*** Opening AVAILABLE DATA ***

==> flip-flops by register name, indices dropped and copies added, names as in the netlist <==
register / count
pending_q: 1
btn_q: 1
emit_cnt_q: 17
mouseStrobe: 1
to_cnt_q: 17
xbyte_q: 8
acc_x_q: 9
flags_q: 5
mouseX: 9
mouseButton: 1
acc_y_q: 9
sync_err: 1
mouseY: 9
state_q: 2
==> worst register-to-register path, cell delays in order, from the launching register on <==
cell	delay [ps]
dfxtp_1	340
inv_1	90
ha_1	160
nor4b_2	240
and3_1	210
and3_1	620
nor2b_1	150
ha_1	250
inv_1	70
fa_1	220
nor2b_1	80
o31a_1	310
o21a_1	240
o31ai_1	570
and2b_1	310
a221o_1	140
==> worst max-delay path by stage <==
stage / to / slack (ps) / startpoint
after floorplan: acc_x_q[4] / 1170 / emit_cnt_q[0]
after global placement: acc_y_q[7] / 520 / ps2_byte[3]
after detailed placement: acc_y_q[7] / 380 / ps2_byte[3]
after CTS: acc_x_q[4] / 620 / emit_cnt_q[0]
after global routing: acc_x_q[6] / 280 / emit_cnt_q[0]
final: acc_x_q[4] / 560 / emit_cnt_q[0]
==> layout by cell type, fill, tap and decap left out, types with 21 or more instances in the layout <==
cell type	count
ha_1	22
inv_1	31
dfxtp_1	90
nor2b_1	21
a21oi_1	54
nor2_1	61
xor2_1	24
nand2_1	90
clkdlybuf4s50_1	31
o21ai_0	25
--- src/rtl/pwm_capture.sv ---
// pwm_capture: measures the high time and period of an asynchronous PWM line.
// It counts clk cycles between pwm_in edges after a 2-flop synchronizer.
// high_cnt and period_cnt update together, and meas_valid pulses for one cycle
// after each complete period.
// A run counter that saturates with no edge means loss of signal: the FSM
// drops back to IDLE.
// Optional feature macro: PWM_CAPTURE_STUCK_DETECT_EN. When it is defined, a
// saturated run counter also raises stuck and records the line level in
// stuck_level. When it is undefined, stuck and stuck_level are tied low.
//
// Output protocol: meas_valid is a one-cycle strobe with no ready/backpressure.
// high_cnt and period_cnt are valid on the cycle meas_valid is high. They hold
// their values until the next strobe or reset.
module pwm_capture #(
  parameter int CTR_LEN = 16
) (
  input  logic               clk,
  input  logic               rstn,
  input  logic               pwm_in,
  output logic [CTR_LEN-1:0] high_cnt,
  output logic [CTR_LEN-1:0] period_cnt,
  output logic               meas_valid,
  output logic               stuck,
  output logic               stuck_level
);

  localparam logic [1:0] IDLE = 2'd0;
  localparam logic [1:0] HIGH = 2'd1;
  localparam logic [1:0] LOW  = 2'd2;

  localparam logic [CTR_LEN-1:0] CNT_MAX = '1;

  logic               sync1;
  logic               s;
  logic               s_prev;
  logic               rise;
  logic               fall;
  logic               sat;
  logic [1:0]         state;
  logic [1:0]         state_nxt;
  logic [CTR_LEN-1:0] run_cnt;
  logic [CTR_LEN-1:0] hi_lat;

  // Synchronize pwm_in and keep the previous synchronized level for edge detect.
  always_ff @(posedge clk or negedge rstn) begin
    if (!rstn) begin
      sync1  <= 1'b0;
      s      <= 1'b0;
      s_prev <= 1'b0;
    end else begin
      sync1  <= pwm_in;
      s      <= sync1;
      s_prev <= s;
    end
  end

  assign rise = s & ~s_prev;
  assign fall = ~s & s_prev;
  // Saturation only counts when no edge arrives that cycle; an edge always wins.
  assign sat  = (run_cnt == CNT_MAX) && !rise && !fall;

  // Run counter: restarts at 1 on each rise and otherwise counts up, saturating.
  always_ff @(posedge clk or negedge rstn) begin
    if (!rstn) begin
      run_cnt <= '0;
    end else if (rise) begin
      run_cnt <= CTR_LEN'(1);
    end else if (run_cnt != CNT_MAX) begin
      run_cnt <= run_cnt + CTR_LEN'(1);
    end
  end

  // Next-state logic: follow the edges, or fall back to IDLE on saturation.
  always_comb begin
    state_nxt = state;
    unique case (state)
      IDLE: begin
        if (rise) state_nxt = HIGH;
      end
      HIGH: begin
        if (fall)     state_nxt = LOW;
        else if (sat) state_nxt = IDLE;
      end
      LOW: begin
        if (rise)     state_nxt = HIGH;
        else if (sat) state_nxt = IDLE;
      end
      default: state_nxt = IDLE;
    endcase
  end

  // State register.
  always_ff @(posedge clk or negedge rstn) begin
    if (!rstn) state <= IDLE;
    else       state <= state_nxt;
  end

  // Latch the high time on the falling edge, then publish both counts on the
  // next rise. A rise that leaves IDLE only starts a measurement.
  always_ff @(posedge clk or negedge rstn) begin
    if (!rstn) begin
      hi_lat     <= '0;
      high_cnt   <= '0;
      period_cnt <= '0;
      meas_valid <= 1'b0;
    end else begin
      meas_valid <= 1'b0;
      if (state == HIGH && fall) begin
        hi_lat <= run_cnt;
      end
      if (state == LOW && rise) begin
        period_cnt <= run_cnt;
        high_cnt   <= hi_lat;
        meas_valid <= 1'b1;
      end
    end
  end

`ifdef PWM_CAPTURE_STUCK_DETECT_EN
  // Stuck flag: set on saturation with the current level, cleared by any edge.
  always_ff @(posedge clk or negedge rstn) begin
    if (!rstn) begin
      stuck       <= 1'b0;
      stuck_level <= 1'b0;
    end else if (rise || fall) begin
      stuck <= 1'b0;
    end else if (sat && !stuck) begin
      stuck       <= 1'b1;
      stuck_level <= s;
    end
  end
`else
  assign stuck       = 1'b0;
  assign stuck_level = 1'b0;
`endif

endmodule
File: src/rtl/alu_pkg.sv
// Shared types and op codes for the iterative multiply/divide unit.
package alu_pkg;

    localparam logic [2:0] MD_MULT  = 3'b000;
    localparam logic [2:0] MD_MULTU = 3'b001;
    localparam logic [2:0] MD_DIV   = 3'b010;
    localparam logic [2:0] MD_DIVU  = 3'b011;
    localparam logic [2:0] MD_MTHI  = 3'b100;
    localparam logic [2:0] MD_MTLO  = 3'b101;

    typedef enum logic [2:0] {
        OP_MULT  = MD_MULT,
        OP_MULTU = MD_MULTU,
        OP_DIV   = MD_DIV,
        OP_DIVU  = MD_DIVU,
        OP_MTHI  = MD_MTHI,
        OP_MTLO  = MD_MTLO,
        OP_RSV6  = 3'b110,
        OP_RSV7  = 3'b111
    } md_op_t;

    typedef enum logic [1:0] {
        IDLE,
        RUN,
        FIN
    } md_state_t;

endpackage

File: src/rtl/alu_muldiv_if.sv
// Request/result bundle between the execute stage and the mul/div unit.
interface alu_muldiv_if #(
    parameter int N = 32
) ();
    import alu_pkg::*;

    logic         in_valid;
    logic         in_ready;
    md_op_t       op;
    logic [N-1:0] A;
    logic [N-1:0] B;
    logic         busy;
    logic         done;
    logic         div_zero;
    logic [N-1:0] hi;
    logic [N-1:0] lo;

    modport master (
        output in_valid, op, A, B,
        input  in_ready, busy, done, div_zero, hi, lo
    );

    modport slave (
        input  in_valid, op, A, B,
        output in_ready, busy, done, div_zero, hi, lo
    );

endinterface

File: src/rtl/sign_fix.sv
// Conditional two's-complement negate.
module sign_fix #(
    parameter int W = 32
) (
    input  logic [W-1:0] v_i,
    input  logic         neg_i,
    output logic [W-1:0] v_o
);

    assign v_o = neg_i ? (~v_i + W'(1)) : v_i;

endmodule

File: src/rtl/alu_muldiv.sv
// Iterative radix-2 MULT/MULTU/DIV/DIVU with HI/LO and MTHI/MTLO.
// Define MULDIV_SIGNED_EN for signed MULT/DIV; otherwise they act unsigned.
module alu_muldiv
    import alu_pkg::*;
#(
    parameter int N = 32
) (
    input  logic         clk,
    input  logic         rst_n,
    alu_muldiv_if.slave  bus
);

    localparam int CW = $clog2(N);
    localparam logic [CW-1:0] LAST = CW'(N - 1);

    md_state_t      state_q, state_d;
    logic [CW-1:0]  cnt_q, cnt_d;
    logic [2*N-1:0] acc_q, acc_d;
    logic [N-1:0]   m_q, m_d;
    logic           div_q, div_d;
    logic [N-1:0]   hi_q, hi_d;
    logic [N-1:0]   lo_q, lo_d;
    logic           done_q, done_d;
    logic           dz_q, dz_d;

    logic [N-1:0]   abs_a, abs_b;
    logic [2*N-1:0] prod;
    logic [N-1:0]   quo, rem;
    logic [N:0]     psum, prem, pdiff;

`ifdef MULDIV_SIGNED_EN
    logic sgn, sa_q, sb_q;

    assign sgn = (bus.op == OP_MULT) || (bus.op == OP_DIV);

    always_ff @(posedge clk or negedge rst_n) begin
        if (!rst_n) begin
            sa_q <= 1'b0;
            sb_q <= 1'b0;
        end else if (state_q == IDLE && bus.in_valid) begin
            sa_q <= sgn & bus.A[N-1];
            sb_q <= sgn & bus.B[N-1];
        end
    end

    sign_fix #(.W(N)) u_abs_a (
        .v_i(bus.A), .neg_i(sgn & bus.A[N-1]), .v_o(abs_a)
    );
    sign_fix #(.W(N)) u_abs_b (
        .v_i(bus.B), .neg_i(sgn & bus.B[N-1]), .v_o(abs_b)
    );
    sign_fix #(.W(2*N)) u_fix_p (
        .v_i(acc_q), .neg_i(sa_q ^ sb_q), .v_o(prod)
    );
    sign_fix #(.W(N)) u_fix_q (
        .v_i(acc_q[N-1:0]), .neg_i(sa_q ^ sb_q), .v_o(quo)
    );
    sign_fix #(.W(N)) u_fix_r (
        .v_i(acc_q[2*N-1:N]), .neg_i(sa_q), .v_o(rem)
    );
`else
    assign abs_a = bus.A;
    assign abs_b = bus.B;
    assign prod  = acc_q;
    assign quo   = acc_q[N-1:0];
    assign rem   = acc_q[2*N-1:N];
`endif

    assign psum  = {1'b0, acc_q[2*N-1:N]} + (acc_q[0] ? {1'b0, m_q} : '0);
    assign prem  = acc_q[2*N-1:N-1];
    assign pdiff = prem - {1'b0, m_q};

    always_comb begin
        state_d = state_q;
        cnt_d   = cnt_q;
        acc_d   = acc_q;
        m_d     = m_q;
        div_d   = div_q;
        hi_d    = hi_q;
        lo_d    = lo_q;
        done_d  = 1'b0;
        dz_d    = dz_q;
        unique case (state_q)
            IDLE: if (bus.in_valid) begin
                dz_d = 1'b0;
                unique case (bus.op)
                    OP_MULT, OP_MULTU: begin
                        state_d = RUN;
                        cnt_d   = '0;
                        acc_d   = {{N{1'b0}}, abs_b};
                        m_d     = abs_a;
                        div_d   = 1'b0;
                    end
                    OP_DIV, OP_DIVU: begin
                        state_d = RUN;
                        cnt_d   = '0;
                        acc_d   = {{N{1'b0}}, abs_a};
                        m_d     = abs_b;
                        div_d   = 1'b1;
                    end
                    OP_MTHI: begin
                        hi_d   = bus.A;
                        done_d = 1'b1;
                    end
                    OP_MTLO: begin
                        lo_d   = bus.A;
                        done_d = 1'b1;
                    end
                    OP_RSV6, OP_RSV7: done_d = 1'b1;
                endcase
            end
            RUN: begin
                cnt_d = cnt_q + CW'(1);
                if (!div_q)
                    acc_d = {psum, acc_q[N-1:1]};
                else if (prem >= {1'b0, m_q})
                    acc_d = {pdiff[N-1:0], acc_q[N-2:0], 1'b1};
                else
                    acc_d = {acc_q[2*N-2:0], 1'b0};
                if (cnt_q == LAST)
                    state_d = FIN;
            end
            FIN: begin
                state_d = IDLE;
                done_d  = 1'b1;
                if (div_q) begin
                    // B==0 leaves remainder = |A|, so the sign fix restores A
                    dz_d = (m_q == '0);
                    lo_d = dz_d ? '1 : quo;
                    hi_d = rem;
                end else begin
                    {hi_d, lo_d} = prod;
                end
            end
            default: state_d = IDLE;
        endcase
    end

    always_ff @(posedge clk or negedge rst_n) begin
        if (!rst_n) begin
            state_q <= IDLE;
            cnt_q   <= '0;
            acc_q   <= '0;
            m_q     <= '0;
            div_q   <= 1'b0;
            hi_q    <= '0;
            lo_q    <= '0;
            done_q  <= 1'b0;
            dz_q    <= 1'b0;
        end else begin
            state_q <= state_d;
            cnt_q   <= cnt_d;
            acc_q   <= acc_d;
            m_q     <= m_d;
            div_q   <= div_d;
            hi_q    <= hi_d;
            lo_q    <= lo_d;
            done_q  <= done_d;
            dz_q    <= dz_d;
        end
    end

    assign bus.in_ready = (state_q == IDLE);
    assign bus.busy     = (state_q != IDLE);
    assign bus.done     = done_q;
    assign bus.div_zero = dz_q;
    assign bus.hi       = hi_q;
    assign bus.lo       = lo_q;

endmodule

File: src/flat_wrapper.sv
// flat-port wrapper written by rule: the top's interface ports become plain ports
module alu_muldiv_flat import alu_pkg::*;
#(
    parameter int N = 32
)
  (clk, rst_n, bus_in_valid, bus_op, bus_A, bus_B, bus_in_ready, bus_busy, bus_done, bus_div_zero, bus_hi, bus_lo);
  alu_muldiv_if #(.N(N)) bus_i ();
  input  logic clk;
  input  logic rst_n;
  input wire logic [$bits(bus_i.in_valid)-1:0] bus_in_valid;
  input wire logic [$bits(bus_i.op)-1:0] bus_op;
  input wire logic [$bits(bus_i.A)-1:0] bus_A;
  input wire logic [$bits(bus_i.B)-1:0] bus_B;
  output wire logic [$bits(bus_i.in_ready)-1:0] bus_in_ready;
  output wire logic [$bits(bus_i.busy)-1:0] bus_busy;
  output wire logic [$bits(bus_i.done)-1:0] bus_done;
  output wire logic [$bits(bus_i.div_zero)-1:0] bus_div_zero;
  output wire logic [$bits(bus_i.hi)-1:0] bus_hi;
  output wire logic [$bits(bus_i.lo)-1:0] bus_lo;
  assign bus_i.in_valid = bus_in_valid;
  assign bus_i.op = bus_op;
  assign bus_i.A = bus_A;
  assign bus_i.B = bus_B;
  assign bus_in_ready = bus_i.in_ready;
  assign bus_busy = bus_i.busy;
  assign bus_done = bus_i.done;
  assign bus_div_zero = bus_i.div_zero;
  assign bus_hi = bus_i.hi;
  assign bus_lo = bus_i.lo;
  alu_muldiv #(.N(N)) u_core (.clk(clk), .rst_n(rst_n), .bus(bus_i));
endmodule
File: config.mk
export PLATFORM = sky130hd
export DESIGN_NAME = alu_muldiv_flat
export DESIGN_NICKNAME = d
export VERILOG_FILES = /design/src/rtl/alu_pkg.sv /design/src/rtl/alu_muldiv_if.sv /design/src/rtl/sign_fix.sv /design/src/rtl/alu_muldiv.sv /design/src/flat_wrapper.sv
export SDC_FILE = /design/constraint.sdc
export NUM_CORES = 1
export LEC_CHECK = 0
export ABC_AREA = 1
export CELL_PAD_IN_SITES_DETAIL_PLACEMENT = 2
export CELL_PAD_IN_SITES_GLOBAL_PLACEMENT = 2
export CORE_MARGIN = 3
export CORE_UTILIZATION = 32
export DETAILED_ROUTE_END_ITERATION = 8
export GPL_TIMING_DRIVEN = 1
export PLACE_DENSITY = 0.86
export SYNTH_ARGS = -nofsm -noshare
export SYNTH_HDL_FRONTEND = slang
export SYNTH_SLANG_ARGS = --single-unit
File: constraint.sdc
create_clock -name clk -period 3.3 [get_ports clk]
set_clock_uncertainty 0.15 [all_clocks]
set_input_delay 0.66 -clock clk [delete_from_list [all_inputs] [get_ports clk]]
set_output_delay 0.66 -clock clk [all_outputs]
set_load 0.02 [all_outputs]
Yosys cells after proc, flatten, opt, wreduce, memory -nomap -nowiden:

Cells that the tools add are included.

* $add $sub $neg: 3
* order comparisons: 1
* eq/ne operators: 17
* multiplexer cells: 29
* reduce and logical (&&, ||, !) cells: 18

Operators by type and width (count)
* case mux 64 bit (2 select lines): 2
* two-way mux 32 bit: 7
* two-way mux 64 bit: 3
* case mux 32 bit (2 select lines): 3
* adder 32 x 32 -> 33 bit: 1
* greater-or-equal comparator 33 x 32 -> 1 bit: 1
* zero test 32 bit: 1
* subtractor 32 bit: 1
* AND reduction 3 bit: 7
* == test 3 bit (second input constant): 4
* two-way mux 5 bit: 2
* case mux 5 bit (2 select lines): 1
* inequality test 2 x 1 -> 1 bit (second input constant): 4
* nonzero test 2 bit: 4
* OR reduction 4 bit: 2
* == test 3 x 2 -> 1 bit (second input constant): 2
* two-way mux 2 bit: 3
* case mux 1 bit (2 select lines): 3
* adder 5 x 1 -> 5 bit (second input constant): 1
* == test 5 bit (second input constant): 1
* two-way mux 1 bit: 4
* inequality test 2 bit (second input constant): 2
* case mux 2 bit (2 select lines): 1
* OR reduction 2 bit: 2
* other kinds (6): 6

* flip-flop bits (word level): 170
* input port bits: 70
* output and inout port bits: 68
* word-level logic and storage cells: 77

Longest topological paths before layout:

* depth after elaboration: 5
* mapped depth: 19
* mapped depth without buffers: 18

Least setup slack after synthesis:

Ideal clock, no wire load.

* path kind: reg-to-reg
* start point: register u_core.acc_q[0]
* end point: register u_core.acc_q[62]
* setup time: 0.116 ns
* data arrival time: 2.174 ns
* data required time: 3.034 ns
* slack: 0.860 ns
* stages on the path, launching flop included: 20
* buffers on the path: 2
* clock period less this slack: 2.440 ns
* cell sequence: dfrtp_1 -> clkbuf_1 -> clkbuf_1 -> nand2_1 -> inv_1 -> ha_1 -> nand2_1 -> inv_1 -> a21oi_1 -> nand2_1 -> nand2_1 -> nand2_1 -> nand2_1 -> nand2_1 -> nand2_1 -> nand3_1 -> nand2_1 -> inv_1 -> nand2_1 -> nand2_1

* word-level cells in the longest chain between the ends: 4

RTL lines
* from (decl): line alu_muldiv.sv:18 `logic [2*N-1:0] acc_q, acc_d;`
* from (signal assigned): line alu_muldiv.sv:143 `acc_q <= '0;`
* from (signal assigned): line alu_muldiv.sv:153 `acc_q <= acc_d;`
* two-way mux 32 bit: line alu_muldiv.sv:69 `assign psum = {1'b0, acc_q[2*N-1:N]} + (acc_q[0] ? {1'b0, m_q} : '0);`
* adder 32 x 32 -> 33 bit: line alu_muldiv.sv:69
* two-way mux 64 bit: line alu_muldiv.sv:114 `if (!div_q)`
* case mux 64 bit (2 select lines): line alu_muldiv.sv:83 `unique case (state_q)`

Every way passes these cells.
A chain may end at the register's enable or synchronous reset.

Worst setup path after layout:

Same ends and word-level chain as after synthesis.

==> results.txt <==
----------------------------------------------------
[Clocking]
  TritonCTS Buffers ... 17
  CTS root buffer ... clkbuf_16
  Total of cells resized after clock tree synthesis ... 0
  TritonCTS clock tree ... done
  Post-CTS Setup Bufs ... 0
  Clock insertion delay at the later pin of the skew report ... 500 ps
  Clock-pin slew of the registers on the worst-case setup and hold paths ... 70 ps
  Clock sink count ... between 150 and 200
  Number of H-tree levels ... 4
  # hold bufs at CTS ... 1
  Maximum root-to-sink buffer count ... 2

[Placement]
  Weighted congestion reported at the end of routability-driven placement ... roughly 0.98
  Post-Place Setup Slack ... 287.3 ps
  Count of port buffers added during placement ... ~140
  HPWL reported at the end of detailed placement ... 55980 um

[Critical path]
  Category of the worst setup path capture point ... register
  Crit path max-delay cell type ... dfrtp_1
  Capture point of the worst reg-to-reg path ... u_core.acc_q[62]$_DFFE_PN0P_
  CP Launch Type ... register
  Crit path DAT ... 3320 ps
  Cell chain of the critical path ... buf_4, nand2_1, inv_1, ha_1, nand2_1, nor2_1, nand3_1, nand2_1, nand2_1, nand2_1, nand2_1, nand3_1, nand3_1, nand2_1, inv_1, nand2_1, nand2_1
  Critical Setup Path Class ... reg -> reg
  Crit-path max cell delay ... 450 ps
  Req. time, crit path ... 3520 ps
  Critical path's most frequent cell ... nand2_1
  R2r worst-path depth ... 17
  Maximum fanout count along the critical path ... 10
  Beginning of the worst register-to-register path ... u_core.acc_q[0]$_DFFE_PN0P_
  Reg2reg setup slack ... between 150 and 200 ps

[Timing]
  Final count of negative-setup-slack endpoints ... 0
  Max-slew violation total from the final report ... 0
  Final Critical Period ... around 3100 ps
  Remaining max-slew budget at the tightest pin ... around a quarter
  Final critical-path share of the clock period ... a little over nine tenths
  Hold Worst Slack ... 333.0 ps
  RSZ-0062 raised after global routing ... false
  Final TNS setup ... 0 ps
  Final setup margin ... 197.6 ps
  Fin. Hold Viols ... 0
  Achievable frequency ... around 0.32 GHz
  Slew at the pin with the worst max-slew slack ... 1126 ps

[GRT]
  Global Route Usage Sum ... 30.54%
  Largest net degree at the start of global routing ... between 90 and 100
  Vias in the first global route ... 17.83k
  Initial antenna violation count ... 5
  Global-route wire length before repair ... 108500 um
  Global-route congestion overflow total ... 0

[Flow run]
  Number of maximum-capacitance violations ... 0

[Route]
  Vias ... 16.20k
  Router iterations before antenna repair ... 5
  Wirelength per Cell ... 24.13 um
  Starting DRT DRC Count ... 1168
  Overall routed net length ... 70750 um
  Via density ... roughly 5.5
  Remaining antenna violation count ... 0
  Drc violations ... 0

[Synth]
  Post-synthesis cell area ... 0.01401 mm^2
  Distinct cell type count of the synthesized netlist ... 48
  Average cell area after synthesis ... 6.325 um^2
  Number of enable-type register cells in the synthesized netlist ... 0
  Yosys warns ... 0
  Yosys top cell by area ... dfrtp_1
  Async set or reset register ratio after synthesis ... 100.0%
  Sequential cell area fraction in the yosys report ... 30.37%
  Main synth FF type ... dfrtp_1
  Post-synthesis instance total ... ~2.2k
  Post-synth top area share ... 30.37%
  Main area contributors after synthesis ... dfrtp_1, nand2_1, inv_1
  Syn nets ... 2353
  Number of storage elements in the synthesis netlist ... 170

[Worst hold path]
  Path class of the lowest-slack min-delay path ... reg -> reg
  Min-Delay Startpoint ... u_core.bus.hi[23]$_DFFE_PN0P_
  Count of cells along the worst hold path ... 1
  End point of the most critical hold path ... u_core.bus.hi[23]$_DFFE_PN0P_

[Status]
  Status ... finished clean

[Die]
  X dimension of the die ... 215.2 um
  Effective utilization at floorplan ... 32.45%
  I/O pin count ... 138
  Area of the core ... 0.04317 mm^2
  Total die area ... 0.04633 mm^2
  # rows ... 76
  Floorplan die height ... 215.2 um

[Pwr]
  Overall power after layout ... 22.78 mW
  Power density over the cells ... 1354 mW/mm^2
  Cell leakage power ... 8.689 nW
  Peak ir drop on the vdd network ... 0.5146 mV

[Layout]
  Synth-to-Final Area Change ... 20.13%
  Proportion of layout cells with a drive suffix above 1 ... approximately 5.6%
  Nets ... roughly 2.5k

----------------------------------------------------
==> cell type report <==
cell class / count / area (um^2)
Sequential cell: 170 / 4255
Antenna cell: 1 / 2.502
Multi-Input combinational cell: 1600 / 8060
Clock buffer: 18 / 439.2
Fill cell: 5302 / 26340
Clock inverter: 13 / 176.4
Timing Repair Buffer: 189 / 1828
Tap cell: 585 / 732.0
Inverter: 356 / 1336
==> cells by family after synthesis <==
family                   count (synthesis)  synth area share [%]
AO/OA/AOI/OAI                          455                 17.75
buffers and inverters                  445                 12.32
AND/OR/NAND/NOR                       1049                 31.36
flip-flops                             170                 30.37
XOR/XNOR                                12                0.7502
adder cells (fa/ha/maj)                 68                 6.180
multiplexers                            16                 1.286
==> Yosys cell counts (9+ instances only) <==
| cell | instances |
|---|---|
| a21o_1 | 18 |
| a21oi_1 | 188 |
| a31oi_1 | 12 |
| buf_2 | 14 |
| clkbuf_1 | 63 |
| dfrtp_1 | 170 |
| ha_1 | 66 |
| inv_1 | 348 |
| nand2_1 | 620 |
| nand3_1 | 156 |
| nand4_1 | 31 |
| nor2_1 | 186 |
| nor3_1 | 16 |
| o211ai_1 | 19 |
| o21ai_0 | 162 |
| o21ai_1 | 18 |
| o21bai_1 | 9 |
| o31ai_1 | 16 |
==> registers in the layout, indices dropped and copies added, names as in the netlist <==
register             cells
u_core.state_q           2
u_core.bus.div_zero      1
u_core.m_q              32
u_core.div_q             1
u_core.bus.lo           32
u_core.cnt_q             5
u_core.bus.done          1
u_core.bus.hi           32
u_core.acc_q            64
==> how the worst max path moves through the flow <==
stage,to,startpoint,cells past startpoint,slack [ps]
after floorplan,u_core.acc_q[62]$_DFFE_PN0P_,u_core.acc_q[0]$_DFFE_PN0P_,19,860
after global placement,u_core.acc_q[60]$_DFFE_PN0P_,u_core.acc_q[31]$_DFFE_PN0P_,16,320
after detailed placement,u_core.acc_q[62]$_DFFE_PN0P_,u_core.acc_q[0]$_DFFE_PN0P_,17,290
after CTS,u_core.acc_q[60]$_DFFE_PN0P_,u_core.acc_q[31]$_DFFE_PN0P_,16,270
after global routing,u_core.acc_q[61]$_DFFE_PN0P_,u_core.acc_q[0]$_DFFE_PN0P_,16,40
final,u_core.acc_q[62]$_DFFE_PN0P_,u_core.acc_q[0]$_DFFE_PN0P_,17,200
==> worst max-delay path, delay by kind of cell (launching register included) <==
family,cells,cell delay [ps]
buffers and inverters,3,310
DFF,1,450
and+or+nand+nor,13,1690
adders and majority gates,1,380
==> layout by cell type (no fill, tap or decap), drive strengths merged, types with 4 or more instances in the layout <==
master	count
buf	52
nand2	628
dfrtp	170
clkdlybuf4s50	136
xnor2	4
o211ai	19
a21o	18
o31ai	16
inv	362
nand3	161
nor2	197
nor3	16
a21oi	189
o21bai	9
clkbuf	18
nand3b	8
o21ai	180
xor2	8
nand4	31
ha	66
a31oi	12
mux2	16
==> routing by layer <==
metal	GRT usage (%)	vias up	routed length, um
met2	51.15	443	33510
li1	-	7343	-
met1	38.53	8258	30520
met5	0	-	53
met4	11.99	8	2672
met3	6.490	147	3997
==> through the flow <==
step / utilization (%) / cells / cell area (um^2)
2_1_floorplan: - / 2215 / 14010
3_3_place_gp: 37.53 / 2899 / 16200
3_5_place_dp: 37.53 / 2899 / 16200
4_1_cts: 38.98 / 2931 / 16830
5_1_grt: 38.98 / 2931 / 16830
6_report: 38.98 / 2932 / 16830
==> power breakdown <==
part	internal, mW	total, mW	switching, mW
clock	1.23	2.26	1.03
sequential	3.17	4.32	1.15
combinational	5.24	16.2	11.0
Note: power is estimated with default switching activity, not from simulation.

*** Closing AVAILABLE DATA ***

| WHAT IS REQUIRED |
Restate word for word the lines in the material above from the one with "Max-slew violation total" to the one with "Count of cells"; both of those lines count, and nothing else does.

| SOLUTION TO THE PROBLEM |
  Max-slew violation total from the final report ... 0
  Final Critical Period ... around 3100 ps
  Remaining max-slew budget at the tightest pin ... around a quarter
  Final critical-path share of the clock period ... a little over nine tenths
  Hold Worst Slack ... 333.0 ps
  RSZ-0062 raised after global routing ... false
  Final TNS setup ... 0 ps
  Final setup margin ... 197.6 ps
  Fin. Hold Viols ... 0
  Achievable frequency ... around 0.32 GHz
  Slew at the pin with the worst max-slew slack ... 1126 ps

[GRT]
  Global Route Usage Sum ... 30.54%
  Largest net degree at the start of global routing ... between 90 and 100
  Vias in the first global route ... 17.83k
  Initial antenna violation count ... 5
  Global-route wire length before repair ... 108500 um
  Global-route congestion overflow total ... 0

[Flow run]
  Number of maximum-capacitance violations ... 0

[Route]
  Vias ... 16.20k
  Router iterations before antenna repair ... 5
  Wirelength per Cell ... 24.13 um
  Starting DRT DRC Count ... 1168
  Overall routed net length ... 70750 um
  Via density ... roughly 5.5
  Remaining antenna violation count ... 0
  Drc violations ... 0

[Synth]
  Post-synthesis cell area ... 0.01401 mm^2
  Distinct cell type count of the synthesized netlist ... 48
  Average cell area after synthesis ... 6.325 um^2
  Number of enable-type register cells in the synthesized netlist ... 0
  Yosys warns ... 0
  Yosys top cell by area ... dfrtp_1
  Async set or reset register ratio after synthesis ... 100.0%
  Sequential cell area fraction in the yosys report ... 30.37%
  Main synth FF type ... dfrtp_1
  Post-synthesis instance total ... ~2.2k
  Post-synth top area share ... 30.37%
  Main area contributors after synthesis ... dfrtp_1, nand2_1, inv_1
  Syn nets ... 2353
  Number of storage elements in the synthesis netlist ... 170

[Worst hold path]
  Path class of the lowest-slack min-delay path ... reg -> reg
  Min-Delay Startpoint ... u_core.bus.hi[23]$_DFFE_PN0P_
  Count of cells along the worst hold path ... 1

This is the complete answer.